結果:取り出した熱電変換材料に割れがなく、るつぼとの溶着が見られず、凝固用るつぼから容易に熱電変換材料を取り出すことができた。得られた熱電変換材料の結晶粒径は17μmであった。
(実施例4)
条件:内容積が500cmの溶解用るつぼ内に原料を投入して850℃まで昇温した後、850℃に4時間保持し、その後1150℃で60分保持した。その際、700℃より溶解用るつぼに蓋をした。溶解用るつぼ内で原料を溶解した際の攪拌は行わなかった。1150℃で蓋をあけ、1030℃に保温した内容積300cmの凝固用るつぼに溶湯を注ぎ、凝固後900℃まで降温し、900℃で1時間保持した後、炉冷した。凝固用るつぼに溶湯を注いでから1030℃までの冷却速度は、15℃/分であった。

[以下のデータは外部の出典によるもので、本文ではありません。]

`config.mk`:
```
export PLATFORM = sky130hd
export DESIGN_NAME = cpu_stage_ctrl
export DESIGN_NICKNAME = d
export VERILOG_FILES = /design/src/rtl/cpu_pkg.sv /design/src/rtl/cpu_stage_timer.sv /design/src/rtl/cpu_stage_ctrl.sv
export SDC_FILE = /design/constraint.sdc
export NUM_CORES = 1
export LEC_CHECK = 0
export CORE_MARGIN = 2
export CORE_UTILIZATION = 50
export CTS_CLUSTER_SIZE = 8
export DETAILED_ROUTE_END_ITERATION = 7
export PLACE_DENSITY = 0.8
export SYNTH_ARGS = -nofsm -noshare
export SYNTH_HDL_FRONTEND = slang
export SYNTH_SLANG_ARGS = --single-unit
```
`constraint.sdc`:
```
create_clock -name clk_i -period 2.3 [get_ports clk_i]
set_clock_uncertainty 0.05 [all_clocks]
set_input_delay 0.345 -clock clk_i [delete_from_list [all_inputs] [get_ports clk_i]]
set_output_delay 0.345 -clock clk_i [all_outputs]
set_load 0.1 [all_outputs]
```
`src/rtl/cpu_pkg.sv`:
```
// Shared types for the multi-cycle Y86 stage controller:
// stage states, status codes, icode constants and the per-stage control bundle.
package cpu_pkg;

    typedef enum logic [2:0] {
        ST_IDLE      = 3'd0,
        ST_FETCH     = 3'd1,
        ST_DECODE    = 3'd2,
        ST_EXECUTE   = 3'd3,
        ST_MEMORY    = 3'd4,
        ST_WRITEBACK = 3'd5,
        ST_PCUPD     = 3'd6,
        ST_HALT      = 3'd7
    } stage_e;

    typedef enum logic [2:0] {
        STAT_AOK = 3'd1,
        STAT_HLT = 3'd2,
        STAT_ADR = 3'd3,
        STAT_INS = 3'd4
    } stat_e;

    localparam logic [3:0] I_HALT   = 4'h0;
    localparam logic [3:0] I_NOP    = 4'h1;
    localparam logic [3:0] I_RRMOVQ = 4'h2;
    localparam logic [3:0] I_IRMOVQ = 4'h3;
    localparam logic [3:0] I_RMMOVQ = 4'h4;
    localparam logic [3:0] I_MRMOVQ = 4'h5;
    localparam logic [3:0] I_OPQ    = 4'h6;
    localparam logic [3:0] I_JXX    = 4'h7;
    localparam logic [3:0] I_CALL   = 4'h8;
    localparam logic [3:0] I_RET    = 4'h9;
    localparam logic [3:0] I_PUSHQ  = 4'hA;
    localparam logic [3:0] I_POPQ   = 4'hB;

    typedef struct packed {
        logic fetch;
        logic decode;
        logic execute;
        logic wb;
        logic pc;
        logic mem_req;
        logic busy;
    } ctrl_t;

    // Control outputs implied by a stage state.
    function automatic ctrl_t stage_ctrl(stage_e s);
        ctrl_t c;
        c = '0;
        case (s)
            ST_FETCH: begin
                c.fetch = 1'b1;
                c.busy  = 1'b1;
            end
            ST_DECODE: begin
                c.decode = 1'b1;
                c.busy   = 1'b1;
            end
            ST_EXECUTE: begin
                c.execute = 1'b1;
                c.busy    = 1'b1;
            end
            ST_MEMORY: begin
                c.mem_req = 1'b1;
                c.busy    = 1'b1;
            end
            ST_WRITEBACK: begin
                c.wb   = 1'b1;
                c.busy = 1'b1;
            end
            ST_PCUPD: begin
                c.pc   = 1'b1;
                c.busy = 1'b1;
            end
            default: c = '0;
        endcase
        return c;
    endfunction

    // Instructions that actually touch data memory.
    function automatic logic is_mem_icode(logic [3:0] ic);
        return (ic == I_RMMOVQ) || (ic == I_MRMOVQ) ||
               (ic == I_CALL)   || (ic == I_RET)    ||
               (ic == I_PUSHQ)  || (ic == I_POPQ);
    endfunction

endpackage

```
`src/rtl/cpu_stage_timer.sv`:
```
// MEMORY-stage wait timer: cleared by load, advances while counting,
// expire marks the LIMIT-th consecutive counted cycle.
module cpu_stage_timer #(
    parameter int LIMIT = 8
) (
    input  logic clk_i,
    input  logic rst_n_i,
    input  logic load_i,
    input  logic count_i,
    output logic expire_o
);

    localparam int W = (LIMIT > 1) ? $clog2(LIMIT) : 1;
    localparam logic [W-1:0] LAST = W'(LIMIT - 1);

    logic [W-1:0] cnt_q;

    // Cycle counter; stops at LAST so it never wraps while waiting.
    always_ff @(posedge clk_i or negedge rst_n_i) begin
        if (!rst_n_i) begin
            cnt_q <= '0;
        end else if (load_i) begin
            cnt_q <= '0;
        end else if (count_i && !expire_o) begin
            cnt_q <= cnt_q + W'(1);
        end
    end

    assign expire_o = (cnt_q == LAST);

endmodule

```
`src/rtl/cpu_stage_ctrl.sv`:
```
// Multi-cycle Y86 stage sequencer with run/step control and memory timeout.
// Optional: define CPU_STAGE_CTRL_SKIP_MEM_EN to bypass MEMORY for non-memory icodes.
module cpu_stage_ctrl
    import cpu_pkg::*;
#(
    parameter int CNT_W       = 32,
    parameter int MEM_TIMEOUT = 8
) (
    input  logic             clk_i,
    input  logic             rst_n_i,
    input  logic             run_i,
    input  logic             step_i,
    input  logic [3:0]       icode_i,
    input  logic             instr_valid_i,
    input  logic             imem_error_i,
    input  logic             dmem_error_i,
    input  logic             mem_ack_i,
    output logic             fetch_en_o,
    output logic             decode_en_o,
    output logic             execute_en_o,
    output logic             wb_en_o,
    output logic             pc_en_o,
    output logic             mem_req_o,
    output logic [2:0]       stat_o,
    output logic             busy_o,
    output logic [CNT_W-1:0] retired_o
);

    localparam logic [CNT_W-1:0] RET_MAX = '1;

    stage_e           state_q;
    stage_e           state_n;
    stat_e            stat_q;
    stat_e            stat_n;
    logic             step_q;
    logic             step_n;
    ctrl_t            ctrl_q;
    logic [CNT_W-1:0] retired_q;
    logic             tmo_expire;

    cpu_stage_timer #(
        .LIMIT (MEM_TIMEOUT)
    ) u_timer (
        .clk_i    (clk_i),
        .rst_n_i  (rst_n_i),
        .load_i   (state_q == ST_EXECUTE),
        .count_i  (state_q == ST_MEMORY),
        .expire_o (tmo_expire)
    );

    // Next stage, halt cause and single-step latch.
    always_comb begin
        state_n = state_q;
        stat_n  = stat_q;
        step_n  = step_q;
        case (state_q)
            ST_IDLE: begin
                if (run_i || step_i) begin
                    state_n = ST_FETCH;
                    step_n  = step_i;
                end
            end
            ST_FETCH: begin
                if (imem_error_i) begin
                    state_n = ST_HALT;
                    stat_n  = STAT_ADR;
                end else if (!instr_valid_i) begin
                    state_n = ST_HALT;
                    stat_n  = STAT_INS;
                end else if (icode_i == I_HALT) begin
                    state_n = ST_HALT;
                    stat_n  = STAT_HLT;
                end else begin
                    state_n = ST_DECODE;
                end
            end
            ST_DECODE: begin
                state_n = ST_EXECUTE;
            end
            ST_EXECUTE: begin
`ifdef CPU_STAGE_CTRL_SKIP_MEM_EN
                state_n = is_mem_icode(icode_i) ? ST_MEMORY : ST_WRITEBACK;
`else
                state_n = ST_MEMORY;
`endif
            end
            ST_MEMORY: begin
                if (mem_ack_i) begin
                    if (dmem_error_i) begin
                        state_n = ST_HALT;
                        stat_n  = STAT_ADR;
                    end else begin
                        state_n = ST_WRITEBACK;
                    end
                end else if (tmo_expire) begin
                    state_n = ST_HALT;
                    stat_n  = STAT_ADR;
                end
            end
            ST_WRITEBACK: begin
                state_n = ST_PCUPD;
            end
            ST_PCUPD: begin
                if (run_i && !step_q) begin
                    state_n = ST_FETCH;
                end else begin
                    state_n = ST_IDLE;
                    step_n  = 1'b0;
                end
            end
            ST_HALT: begin
                state_n = ST_HALT;
            end
            default: begin
                state_n = ST_IDLE;
            end
        endcase
    end

    // State, status, step latch and registered stage controls.
    always_ff @(posedge clk_i or negedge rst_n_i) begin
        if (!rst_n_i) begin
            state_q <= ST_IDLE;
            stat_q  <= STAT_AOK;
            step_q  <= 1'b0;
            ctrl_q  <= '0;
        end else begin
            state_q <= state_n;
            stat_q  <= stat_n;
            step_q  <= step_n;
            ctrl_q  <= stage_ctrl(state_n);
        end
    end

    // Retired count bumps as PCUPD completes and sticks at all-ones.
    always_ff @(posedge clk_i or negedge rst_n_i) begin
        if (!rst_n_i) begin
            retired_q <= '0;
        end else if (state_q == ST_PCUPD && retired_q != RET_MAX) begin
            retired_q <= retired_q + CNT_W'(1);
        end
    end

    assign fetch_en_o   = ctrl_q.fetch;
    assign decode_en_o  = ctrl_q.decode;
    assign execute_en_o = ctrl_q.execute;
    assign wb_en_o      = ctrl_q.wb;
    assign pc_en_o      = ctrl_q.pc;
    assign mem_req_o    = ctrl_q.mem_req;
    assign busy_o       = ctrl_q.busy;
    assign stat_o       = stat_q;
    assign retired_o    = retired_q;

endmodule

```
==> impl_metrics.ini <==
[timing]
rsz0062_at_grt = false
worst_slew_pin_slew_ns = 0.595
hold_viol = 0
slew_viol_final = 0
min_period_over_period_pct = 90.9
setup-violations-final = 0
relSlewSlack_pct = 60.2
min_period_ns = 2.09
fmax_ghz = 0.478
tns_ns = 0
layout_setup_ws_ns = 0.209

[routing]
drtAntennaViolNets = 0
routedWlPerCell_um = 14.6
drc = 0
dr_total_vias = 1930
routed_wl_um = 5050
vias_per_cell = 5.59
firstDrtPassIters = 4
drtIter0Drc = 62

[clock_tree]
cts.sinks = 49
clk_latency_ns = 0.30
postCtsSetupBuffers = 0
clkTransAtPathRegs_ns = 0.09
tritoncts = built
cts_max_path_buffers = 2
cts_root_buf = clkbuf_8
htreeDepth = 2
cts_buffers = 5

[floorplan]
rows = 25
die_h_um = 73.2
num_io_pins = 54
initial_core_util_pct = 51.4
die_area_um2 = 5360
die_w_um = 73.2
core_um2 = 4660

[synthesis]
ys.flop_type = dfrtp_1
synth_cell_types = 46
yosys-top-cells-area = dfrtp_1, xnor2_1, xor2_1
yosys_warnings = 0
netlist_area_um2 = 2390
synth_edf_count = 0
synth_top_area_share_pct = 50.2
seq_area_frac_synth_pct = 51.3
postSynthCellCount = 227
netlist.top_cell.by_area = dfrtp_1
synth_seq_cells = 49
syn_area_per_cell_um2 = 10.5
syn-num-nets = 242
synthArstFlopShare_pct = 100

[place]
gp_congestion = 0.871
placed_cell_area_um2 = 2930
place_ws_ns = 0.106
portBuffers = 53
dp_hpwl_um = 3770

[final_layout]
num-nets-final = 305
final_common_cell = buf_4
fillers = 378
final_cell_mix = buf_4, dfrtp_1, dfrtp_2
fin_area_um2 = 3050
drive_above_1_share_pct = 33.0
syn_to_final_growth_pct = 27.3
diodes = 0

[setup_path]
cpLargestDelayFamily = compound AO/OA/AOI/OAI gates
worstPathArrival_ns = 2.23
crit_start = retired_o[0]$_DFFE_PN0P_
startpoint_type = flop
worstPathMaxFanout = 10
cp.depth = 5
worstPathRequired_ns = 2.43
rr_endpoint = retired_o[1]$_DFFE_PN0P_
critPathCapture = retired_o[1]$_DFFE_PN0P_
crit_chain = ha_1 > nand3_1 > nor4_4 > a31oi_2 > mux2_2
critPathBufInv = 0
worstRegToRegCells = 5
r2r_start = retired_o[0]$_DFFE_PN0P_
rrSetupSlack_ns = 0.21
critPathMaxStageDelay_ns = 0.54
critPathCaptureType = flop
slowest_stage = a31oi_2
worstSetupPathType = flop to flop

[global_route]
met2_usage_pct = 32.1
grtUsageMet1_pct = 27.5
grt_use_total_pct = 20.2
grt_max_degree = 42
grtUsageMet3_pct = 4.14
overflow = 0
antenna_found_initial = 0
grt_pass1_wl_um = 8380
grt_pass1_vias = 1791
grt.busiest_layer = met2

[power]
cellLeakagePower_uw = 0.00138
power_density_nw_per_um2 = 1160
max-vdd-ir-drop_mv = 1.15

[worst_hold_path]
hp-class = input pin to asynchronous set/reset pin

[job]
cap_violations = 0

[run_status]
status = complete, no violations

結果:るつぼとの反応はなく、結晶の割れも生じなかったが、一部に組成が異なる領域のものがあった。理想的なマグネシウムシリサイド(N型)の組成は、質量%比でMg:Si=66.6:33.3であるが、Mg:Si=50.3:49.4あるいはMg:Si=55.2:44.5の比率のものが存在した。得られた熱電変換材料の結晶粒径は43μmであった。
(実施例5)
条件:溶解用るつぼ、凝固用るつぼとも内面の離型層が形成されていないものを用いた他は、実施例1と同じ条件とした。なお、アルミナ保護管にも離型層は形成されていないものを用いた。凝固用るつぼに溶湯を注いでから1030℃までの冷却速度は、25℃/分であった。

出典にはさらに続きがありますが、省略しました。